Les bureaucrates de la centrale, amis d’hier du dictateur Ben Ali, ont été impliqués dans toutes les basses manœuvres du gouvernement transitoire pour faire payer la crise économique et la dette de l’ancien régime aux travailleurs et aux pauvres, et pour tenter de restaurer la situation aux bénéfices des capitalistes et des multinationales.

Cette manière de poignarder les travailleurs dans le dos de la part de la bureaucratie syndicale corrompue, et le peu d’empressement qu’ont eu les dirigeants de la gauche radicale a contester ouvertement cet état de fait – malgré l’esprit de lutte inconditionnel qui anime beaucoup de leurs militants – ont empêché que tout le poids de l’UGTT soit mis dans la balance. Ceci a incontestablement joué en faveur des Islamistes, qui se sont vus offert un boulevard d’intervention vers les couches les plus pauvres et les chômeurs, dont le sort a été largement ignoré depuis des mois par la direction de l’UGTT.

Pour un gouvernement des travailleurs et des pauvres

Si nous comprenons que certaines illusions peuvent exister quant à l’avènement d’un nouveau pouvoir élu, nous devons sobrement reconnaitre que la nouvelle Assemblée Constituante ne représente pas les aspirations du peuple Tunisien, et que tout parti qui s’appuie sur la continuation du système capitaliste pourri n’aura rien de bon à offrir a la masse de la population tunisienne.

Or, aucun des partis engagés dans les pourparlers pour la formation du nouveau gouvernement (Ennahda, le Congrès pour la République, et Ettakatol) ne remet en question la soumission de l’économie tunisienne aux grands groupes capitalistes, pas plus que le paiement de la dette aux institutions financières internationales. En gros, ils se préparent à continuer la politique économique de l’ancien régime.

La situation en Tunisie demeure explosive. La combinaison de crises que traversent le pays, et l’expérience accumulée par les masses lors de la dernière année – dont la plus importante est la rupture du mur de la peur – vont inévitablement se cristalliser dans de nouvelles explosions de lutte. Ces luttes doivent pouvoir bénéficier d’un prolongement politique, un parti de masse qui se batte pour un gouvernement des travailleurs, des couches populaires et de la jeunesse.

Au lieu de proposer la cotation en bourse des entreprises et des actions précédemment détenues par les familles mafieuses, comme le suggère Ennahda, un tel gouvernement prendrait comme mesure immédiate leur nationalisation, sous le contrôle démocratique des travailleurs et de la population, comme point de départ d’un vaste plan visant a réorienter la production et l’économie au service du développement du pays et de l’amélioration du niveau de vie des masses.
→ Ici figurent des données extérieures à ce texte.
module clockdiv (input logic [31:0] d,input logic [31:0] desiredfreq,input logic clk, input logic rst, output logic reset, output logic newclock);
always_ff @ (posedge (clk))
begin
	if (rst)
		begin
		newclock<=1'b0;
		reset<=1'b0;
		end
	else if (d==((32'd25000000/(desiredfreq))-32'd1))
		begin
		newclock<=1'b1;
		end
	else if (d>=((32'd50000000/(desiredfreq))-32'b1))
		begin
		newclock<=1'b0;
		reset<=1'b1;
		end
	else
		begin
		newclock<= newclock;
		reset<=1'b0;
		end
end
endmodule
==> v2: inputs <==
## cam_pixel_labeler
module cam_pixel_labeler (
    input  logic        clk,
    input  logic        reset,
    input  logic        href,
    input  logic        vsync,
    input  logic [ 7:0] ov7670_data,
    output logic        we,
    output logic [16:0] wAddr,
    output logic [ 2:0] label_data,
    output logic        camera_dp_en,
    output logic        v_finish_camera,
    output logic [ 9:0] x_pixel_camera,
    output logic [ 9:0] y_pixel_camera
);
export LEC_CHECK = 0
export CAP_MARGIN = 20
export CORE_ASPECT_RATIO = 1.33
export CORE_MARGIN = 2
export CORE_UTILIZATION = 56
export CTS_CLUSTER_DIAMETER = 212
export CTS_CLUSTER_SIZE = 72
export MAX_ROUTING_LAYER = met4
export MIN_ROUTING_LAYER = met2
export PLACE_DENSITY_LB_ADDON = 0.21
export SLEW_MARGIN = 20
create_clock -name core_clock -period 111.0 [get_ports {clk}]
run.sh (not shown) runs the stock make flow with config.mk's settings and CLKGATE_MAP_FILE=.
==> v22 (differences from v2) <==
==> flow/config.mk (replaced) <==
export PLATFORM = sky130hd
export DESIGN_NAME = cam_pixel_labeler
export DESIGN_NICKNAME = cam_pixel_labeler
export VERILOG_FILES = /design/flow/design.v
export SDC_FILE = /design/flow/constraint.sdc
export NUM_CORES = 4
export LEC_CHECK = 0
export ABC_AREA = 1
export CAP_MARGIN = 20
export CORE_MARGIN = 2
export CORE_UTILIZATION = 60
export CTS_CLUSTER_DIAMETER = 92
export SLEW_MARGIN = 20
==> flow/constraint.sdc (replaced) <==
create_clock -name core_clock -period 86.2 [get_ports {clk}]
set_input_delay 17.2400 -clock core_clock [delete_from_list [all_inputs] [get_ports {clk}]]
set_output_delay 17.2400 -clock core_clock [all_outputs]
set_load 0.01 [all_outputs]
==> v34 (differences from v2) <==
--- a/flow/config.mk
+++ b/flow/config.mk
@@ -13,5 +13,3 @@
 export CTS_CLUSTER_SIZE = 72
 export MAX_ROUTING_LAYER = met4
-export MIN_ROUTING_LAYER = met2
-export PLACE_DENSITY_LB_ADDON = 0.21
 export SLEW_MARGIN = 20
==> flow/constraint.sdc (replaced) <==
create_clock -name core_clock -period 150.0 [get_ports {clk}]
set_input_delay 30.0000 -clock core_clock [delete_from_list [all_inputs] [get_ports {clk}]]
set_output_delay 30.0000 -clock core_clock [all_outputs]
set_load 0.01 [all_outputs]
==> flow_summary.yaml <==
# flow metrics
floorplanning:
  coreArea_sq_um: 42340
critical_path:
  timing.rr.end: "U_OV7670_MemController.v_counter[7]"
  crit_buf_inv: 28
outcome:
  status: "no timing/DRC/antenna violations"
[end of results for v34]
==> flow_summary.yaml <==
# flow metrics
drt:
  antenna-diode-count: 0
synthesis:
  synth_top_area_share_pct: 15.70
  top_cells_by_count: "301 x ha_1, 277 x nand2_1, 248 x nor2_1"
critical_path:
  crit_family: "AND-OR/OR-AND gates"
outcome:
  status: "no timing/DRC/antenna violations"
floorplanning:
  coreArea_sq_um: 42340
[end of results for v2]
==> flow_summary.yaml <==
# flow metrics
layout:
  signal_buffers: 227
outcome:
  status: "no timing/DRC/antenna violations"
floorplanning:
  coreArea_sq_um: 44030
critical_path:
  crit_buf_inv: 87
  timing.rr.end: "U_OV7670_MemController.v_counter[9]"
[end of results for v22]

========
==> wip/harbor: inputs <==
cam_pixel_labeler again, from the RTL that the note above started with.
clock: 49.5 ns
lec_check: 0
abc_area: 1
cap_margin: 20
core_aspect_ratio: 0.5
core_margin: 2
core_utilization: 69
cts_cluster_diameter: 373
cts_cluster_size: 98
place_density: 0.4
setup_slack_margin: 4.3
slew_margin: 20
tns_end_percent: 5
==> wip/willow: changes against wip/harbor <==
==> flow/config.mk (replaced) <==
export PLATFORM = sky130hd
export DESIGN_NAME = cam_pixel_labeler
export DESIGN_NICKNAME = cam_pixel_labeler
export VERILOG_FILES = /design/flow/design.v
export SDC_FILE = /design/flow/constraint.sdc
export NUM_CORES = 4
export LEC_CHECK = 0
export CAP_MARGIN = 20
export CORE_MARGIN = 2
export CORE_UTILIZATION = 70
export CTS_CLUSTER_SIZE = 41
export SLEW_MARGIN = 20
export TNS_END_PERCENT = 5
==> flow/constraint.sdc (replaced) <==
create_clock -name core_clock -period 126.0 [get_ports {clk}]
set_input_delay 25.2000 -clock core_clock [delete_from_list [all_inputs] [get_ports {clk}]]
set_output_delay 25.2000 -clock core_clock [all_outputs]
set_load 0.01 [all_outputs]
==> Table 3: Implementation characteristics <==
Physical design parameters

Parameter                              Value

Floorplanning
  Floorplan utilization    71.4%
  Standard cell core area    33600 um^2

Logic synthesis
  Cell Area, Synth    24000 um^2
  Dominant kind of combinational cell    AND-OR/OR-AND gates
  Max-area cell share    15.7%
  Net count after synthesis    3529
  Syn avg cell area    7.53 um^2

Status
  Run status  no timing/DRC/antenna violations
[end of results for wip/willow]
==> Table 3: Implementation characteristics <==
Summary of implementation characteristics

Parameter                              Value

Logic synthesis
  Dominant kind of combinational cell    simple AND/OR/NAND/NOR gates
  Syn avg cell area    5.79 um^2
  Net count after synthesis    4938

Status
  Run status    did not finish
  First error message    [ERROR DPL-0038] Utilization greater than 100%, impossible to legalize
  Last step reached    3_5_place_dp
[end of results for wip/harbor]

========
==> v10 <==
cam_pixel_labeler again, from the RTL that the note above started with.
clock: 99.6 ns
lec_check: 0
cap_margin: 20
core_margin: 2
core_utilization: 71
cts_cluster_diameter: 198
cts_cluster_size: 41
max_routing_layer: met4
setup_slack_margin: 5.0
slew_margin: 20
==> v15: changes against v10 <==
- CORE_UTILIZATION: 71 -> 46
- CTS_CLUSTER_DIAMETER: 198 -> default
- CTS_CLUSTER_SIZE: 41 -> default
- MAX_ROUTING_LAYER: met4 -> default
- SETUP_SLACK_MARGIN: 5.0 -> default
==> flow/constraint.sdc (replaced) <==
create_clock -name core_clock -period 131.0 [get_ports {clk}]
set_input_delay 26.2000 -clock core_clock [delete_from_list [all_inputs] [get_ports {clk}]]
set_output_delay 26.2000 -clock core_clock [all_outputs]
set_load 0.01 [all_outputs]
==> v21: changes against v10 <==
- CORE_UTILIZATION: 71 -> 72
- SETUP_SLACK_MARGIN: 5.0 -> default
- TNS_END_PERCENT: default -> 40
==> comparison <==
v21 did not get past global routing (5_1_grt) (GRT-0232). v10 aborted during global routing (5_1_grt), error GRT-0232. v15 finished clean.
Synthesized cell count is the same in v21 and v10.
In area after synthesis, v15 and v21 do not differ.
Die size: v21 < v10 < v15.
==> figures <==
| item | v15 | v21 | v10 |
|---|---|---|---|
| Setup slack at placement | 6520 ps | -5150 ps | -4080 ps |
| Global placement routability congestion | 0.929 | 1.08 | 1.01 |
| Chip Width | 232 microns | 187 microns | 188 microns |
| Post-cts resize count | 0 | 104 | 171 |
| Post-placement cell count | 3843 | 3784 | 3776 |
| Area of the placeable core | 0.0514 sq mm | 0.0327 sq mm | 0.0334 sq mm |
| Buffers inserted by post-CTS timing repair | 0 | 152 | 320 |
| HPWL reported at the end of detailed placement | 55.5 mm | 61.2 mm | 55.7 mm |
| Vertical die dimension | 232 microns | 187 microns | 188 microns |
| Outcome | complete, no violations | did not finish | did not finish |
| Last stage reached | - | global routing (5_1_grt) | global routing (5_1_grt) |
| Die Area | 0.0540 sq mm | 0.0348 sq mm | 0.0353 sq mm |

========
==> inputs of build 3 <==
==> flow/design.v <==
`timescale 1ns / 1ps
module OV7670_MemController (
    input  logic        clk,
    input  logic        reset,
    input  logic        href,
    input  logic        vsync,
    input  logic [ 7:0] ov7670_data,
    output logic        we,
    output logic [16:0] wAddr,
    output logic [15:0] wData,
    output logic        camera_dp_en,
    output logic        v_finish_camera,
    output logic [ 9:0] x_pixel_camera,
    output logic [ 9:0] y_pixel_camera
);
    logic [15:0] pixel_data;
    logic [ 9:0] h_counter;   
    logic [ 9:0] v_counter;   
    assign wAddr = v_counter * 320 + h_counter[9:1];
    assign wData = pixel_data;
    assign x_pixel_camera = h_counter / 2;
    assign y_pixel_camera = v_counter;
    assign camera_dp_en = ((x_pixel_camera < 320) && (y_pixel_camera < 240));
    always_ff @(posedge clk, posedge reset) begin
        if (reset) begin
            h_counter  <= 0;
            pixel_data <= 0;
            we         <= 1'b0;
        end else begin
            if (href) begin
                h_counter <= h_counter + 1;
                if (h_counter[0] == 0) begin
                    pixel_data[15:8] <= ov7670_data;
                    we               <= 1'b0;
                end else begin
                    pixel_data[7:0] <= ov7670_data;
                    we              <= 1'b1;
                end
            end else begin
                h_counter <= 0;
                we        <= 1'b0;
            end
        end
    end
    always_ff @(posedge clk, posedge reset) begin
        if (reset) begin
            v_counter <= 0;
        end else begin
            if (vsync) begin
                v_counter <= 0;
            end else begin
                if (h_counter == (320 * 2 - 1)) begin
                    v_counter <= v_counter + 1;
                end
            end
        end
    end
    logic v_sync_flag;
    always_ff @(posedge clk or posedge reset) begin
        if (reset) begin
            v_sync_flag <= 0;
            v_finish_camera <= 0;
        end else if (vsync) begin
            if (!v_sync_flag) begin
                v_sync_flag <= 1;
                v_finish_camera <= 1;
            end else begin
                v_finish_camera <= 0;
            end
        end else begin
            v_sync_flag <= 0;
            v_finish_camera <= 0;
        end
    end
endmodule
module negedge_detect (
    input  logic clk,
    input  logic reset,
    input  logic x,
    output logic o_tick
);
    logic tmp_reg;
    always_ff @(posedge clk or posedge reset) begin
        if (reset) begin
            tmp_reg <= 0;
        end else begin
            tmp_reg <= x;
        end
    end
    assign o_tick = (~x) & tmp_reg;
endmodule
`timescale 1ns / 1ps
module rgb_to_hsv (
    input  logic [4:0] r_data,
    input  logic [5:0] g_data,
    input  logic [4:0] b_data,
    output logic [1:0] r_g_decision,     
    output logic [7:0] s_data,
    output logic [7:0] v_data
);
    localparam GREEN_R_MAX_THRESHOLD = 120;
    localparam GREEN_G_MIN_THRESHOLD = 180;
    localparam GREEN_B_MAX_THRESHOLD = 120;
    localparam RED_R_MIN_THRESHOLD = 190;
    localparam RED_G_MAX_THRESHOLD = 100;
    localparam RED_B_MAX_THRESHOLD = 100;
    logic [7:0] r_8b;
    logic [7:0] g_8b;
    logic [7:0] b_8b;
    logic [7:0] max_val;
    logic [7:0] min_val;
    assign r_8b = {r_data, r_data[4:2]};
    assign g_8b = {g_data, g_data[5:4]};
    assign b_8b = {b_data, b_data[4:2]};
    always_comb begin
        if ((g_8b >= GREEN_G_MIN_THRESHOLD) && (r_8b <= GREEN_R_MAX_THRESHOLD) && (b_8b <= GREEN_B_MAX_THRESHOLD)) begin
            r_g_decision = 1;
        end
        else if ((r_8b >= RED_R_MIN_THRESHOLD) && (g_8b <= RED_G_MAX_THRESHOLD) && (b_8b <= RED_B_MAX_THRESHOLD)) begin
            r_g_decision = 0;
        end else begin
            r_g_decision = 2;
        end
    end
    find_max_val U_MAX_VAL (
        .x1 (r_8b),
        .x2 (g_8b),
        .x3 (b_8b),
        .max(max_val)
    );
    find_min_val U_MIN_VAL (
        .x1 (r_8b),
        .x2 (g_8b),
        .x3 (b_8b),
        .min(min_val)
    );
    assign v_data = max_val;
    always_comb begin
        if (!max_val) begin
            s_data = 0;
        end else begin
            s_data = ((max_val - min_val) * 255) / max_val;
        end
    end
endmodule
module find_max_val (
    input  logic [7:0] x1,
    input  logic [7:0] x2,
    input  logic [7:0] x3,
    output logic [7:0] max
);
    logic [7:0] temp_max;
    assign temp_max = (x1 > x2) ? x1 : x2;
    assign max = (temp_max > x3) ? temp_max : x3;
endmodule
module find_min_val (
    input  logic [7:0] x1,
    input  logic [7:0] x2,
    input  logic [7:0] x3,
    output logic [7:0] min
);
    logic [7:0] temp_min;
    assign temp_min = (x1 < x2) ? x1 : x2;
    assign min = (temp_min < x3) ? temp_min : x3;
endmodule
`timescale 1ns / 1ps
module Label_Gen (
    input  logic [7:0] s_data,
    input  logic [7:0] v_data,
    input  logic [1:0] r_g_decision,
    output logic [2:0] label_data
);
    localparam ROAD = 0;
    localparam WALK_ROAD = 1;
    localparam BACKGROUND = 2;
    localparam CAR = 3;
    localparam HUMAN = 4;
    localparam ROAD_V_THRESHOLD = 38;
    localparam ROAD_S_THRESHOLD = 77;
    localparam WALK_V_THRESHOLD = 179;
    localparam WALK_S_THRESHOLD = 51;
    always_comb begin
        if (r_g_decision == 0) begin
            label_data = CAR;
        end 
        else if (r_g_decision == 1) begin
            label_data = HUMAN;
        end 
        else if ((v_data >= WALK_V_THRESHOLD) && (s_data <= WALK_S_THRESHOLD)) begin
            label_data = WALK_ROAD;
        end
        else if((v_data <= ROAD_V_THRESHOLD) && (s_data <= ROAD_S_THRESHOLD)) begin
            label_data = ROAD;
        end 
        else begin
            label_data = BACKGROUND;
        end
    end
endmodule
`timescale 1ns / 1ps
module cam_pixel_labeler (
    input  logic        clk,
    input  logic        reset,
    input  logic        href,
    input  logic        vsync,
    input  logic [ 7:0] ov7670_data,
    output logic        we,
    output logic [16:0] wAddr,
    output logic [ 2:0] label_data,
    output logic        camera_dp_en,
    output logic        v_finish_camera,
    output logic [ 9:0] x_pixel_camera,
    output logic [ 9:0] y_pixel_camera
);
    logic [15:0] ov7670_wData;
    logic [ 1:0] r_g_decision;
    logic [ 7:0] s_data;
    logic [ 7:0] v_data;
    OV7670_MemController U_OV7670_MemController (
        .clk            (clk),
        .reset          (reset),
        .href           (href),
        .vsync          (vsync),
        .ov7670_data    (ov7670_data),
        .we             (we),
        .wAddr          (wAddr),
        .wData          (ov7670_wData),
        .camera_dp_en   (camera_dp_en),
        .v_finish_camera(v_finish_camera),
        .x_pixel_camera (x_pixel_camera),
        .y_pixel_camera (y_pixel_camera)
    );
    rgb_to_hsv U_rgb_to_hsv (
        .r_data      (ov7670_wData[15:11]),
        .g_data      (ov7670_wData[10:5]),
        .b_data      (ov7670_wData[4:0]),
        .s_data      (s_data),
        .v_data      (v_data),
        .r_g_decision(r_g_decision)
    );
    Label_Gen U_Label_Gen (
        .r_g_decision(r_g_decision),
        .s_data      (s_data),
        .v_data      (v_data),
        .label_data  (label_data)
    );
endmodule
==> flow/run.sh <==
#!/bin/bash
# the make line also repeats each setting of config.mk as NAME=value (left out here)
make -C /OpenROAD-flow-scripts/flow DESIGN_CONFIG=/design/flow/config.mk WORK_HOME=/design/flow/orfs CLKGATE_MAP_FILE= finish
==> flow/config.mk <==
export PLATFORM = sky130hd
export DESIGN_NAME = cam_pixel_labeler
export DESIGN_NICKNAME = cam_pixel_labeler
export VERILOG_FILES = /design/flow/design.v
export SDC_FILE = /design/flow/constraint.sdc
export NUM_CORES = 4
export LEC_CHECK = 0
export ABC_AREA = 1
export CAP_MARGIN = 20
export CORE_ASPECT_RATIO = 0.5
export CORE_MARGIN = 2
export CORE_UTILIZATION = 69
export CTS_CLUSTER_DIAMETER = 251
export CTS_CLUSTER_SIZE = 98
export PLACE_DENSITY = 0.36
export SETUP_SLACK_MARGIN = 4.3
export SLEW_MARGIN = 20
export TNS_END_PERCENT = 5
==> flow/constraint.sdc <==
create_clock -name core_clock -period 49.5 [get_ports {clk}]
set_input_delay 9.9000 -clock core_clock [delete_from_list [all_inputs] [get_ports {clk}]]
set_output_delay 9.9000 -clock core_clock [all_outputs]
set_load 0.01 [all_outputs]
==> inputs of build 24, as changes to build 3 <==
==> flow/config.mk (replaced) <==
export PLATFORM = sky130hd
export DESIGN_NAME = cam_pixel_labeler
export DESIGN_NICKNAME = cam_pixel_labeler
export VERILOG_FILES = /design/flow/design.v
export SDC_FILE = /design/flow/constraint.sdc
export NUM_CORES = 4
export LEC_CHECK = 0
export CAP_MARGIN = 20
export CORE_MARGIN = 2
export CORE_UTILIZATION = 71
export CTS_CLUSTER_DIAMETER = 198
export CTS_CLUSTER_SIZE = 41
export MAX_ROUTING_LAYER = met4
export SLEW_MARGIN = 20
==> flow/constraint.sdc (replaced) <==
create_clock -name core_clock -period 99.6 [get_ports {clk}]
set_input_delay 19.9200 -clock core_clock [delete_from_list [all_inputs] [get_ports {clk}]]
set_output_delay 19.9200 -clock core_clock [all_outputs]
set_load 0.01 [all_outputs]
==> inputs of build 56, as changes to build 3 <==
==> flow/config.mk (replaced) <==
export PLATFORM = sky130hd
export DESIGN_NAME = cam_pixel_labeler
export DESIGN_NICKNAME = cam_pixel_labeler
export VERILOG_FILES = /design/flow/design.v
export SDC_FILE = /design/flow/constraint.sdc
export NUM_CORES = 4
export LEC_CHECK = 0
export ABC_AREA = 1
export CAP_MARGIN = 20
export CORE_MARGIN = 2
export CORE_UTILIZATION = 57
export CTS_CLUSTER_DIAMETER = 390
export CTS_CLUSTER_SIZE = 96
export SLEW_MARGIN = 20
==> flow/constraint.sdc (replaced) <==
create_clock -name core_clock -period 86.2 [get_ports {clk}]
set_input_delay 17.2400 -clock core_clock [delete_from_list [all_inputs] [get_ports {clk}]]
set_output_delay 17.2400 -clock core_clock [all_outputs]
set_load 0.01 [all_outputs]
==> comparison <==
Build 3 died in detailed placement. Build 24 finished with negative setup slack left. Build 56 completed with no timing, DRC or antenna violations. Between build 24 and build 56, the lower hold slack is in build 24 (gap 0.0054 ns). Between build 56 and build 24, the lower first-iteration DRC count is in build 56 (gap about 50%, measured against build 24). In synthesized cell count, build 56 and build 3 do not differ. In count of clock-buffer cells in the layout, build 56 and build 24 do not differ.
==> figures <==
quantity                                                                            build 24                 build 3                             build 56
Endpoint of the worst-slack reg-to-reg timing path       U_OV7670_MemController.v_counter[7]                       -  U_OV7670_MemController.v_counter[9]
Init Core Util                                                                        71.90%                  70.57%                               57.42%
Final max-slew violation count                                                             0                       -                                    0
Number of non-filler instances in the completed layout                                  4001                       -                                 5363
Final worst hold slack                                                             0.4062 ns                       -                            0.4116 ns
Result of the run                                                   finished with violations  stopped before the end                       finished clean
Stage where the flow stopped                                                               -      detailed placement                                    -
Reasons for failing layout checks                                       negative setup slack                       -                                    -
Post-synthesis to final-layout area growth                                            23.02%                       -                               10.85%
DR vias                                                                                29650                       -                                29310
Clock buf count                                                                            6                       -                                    6
Area of placed instances                                                          26440 um^2                       -                           27990 um^2
Avg Synthesized Cell Area                                                         7.532 um^2              5.795 um^2                           5.795 um^2
Area fraction of clock buffers and clock inverters                                   0.4876%                       -                              0.4791%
Les graines d’une société socialiste, basée sur la coopération et la solidarité des travailleurs, ou les notions d’exploitation, de profit et de corruption auraient disparu, se sont affirmés au travers du formidable mouvement révolutionnaire tunisien. La priorité est de construire un parti qui puisse organiser les couches qui se retrouvent autour d’un tel objectif, afin de faire germer ces graines, et de prévenir un retour en arrière au profit de la poignée de capitalistes qui profite de la misère et du chômage du plus grand nombre.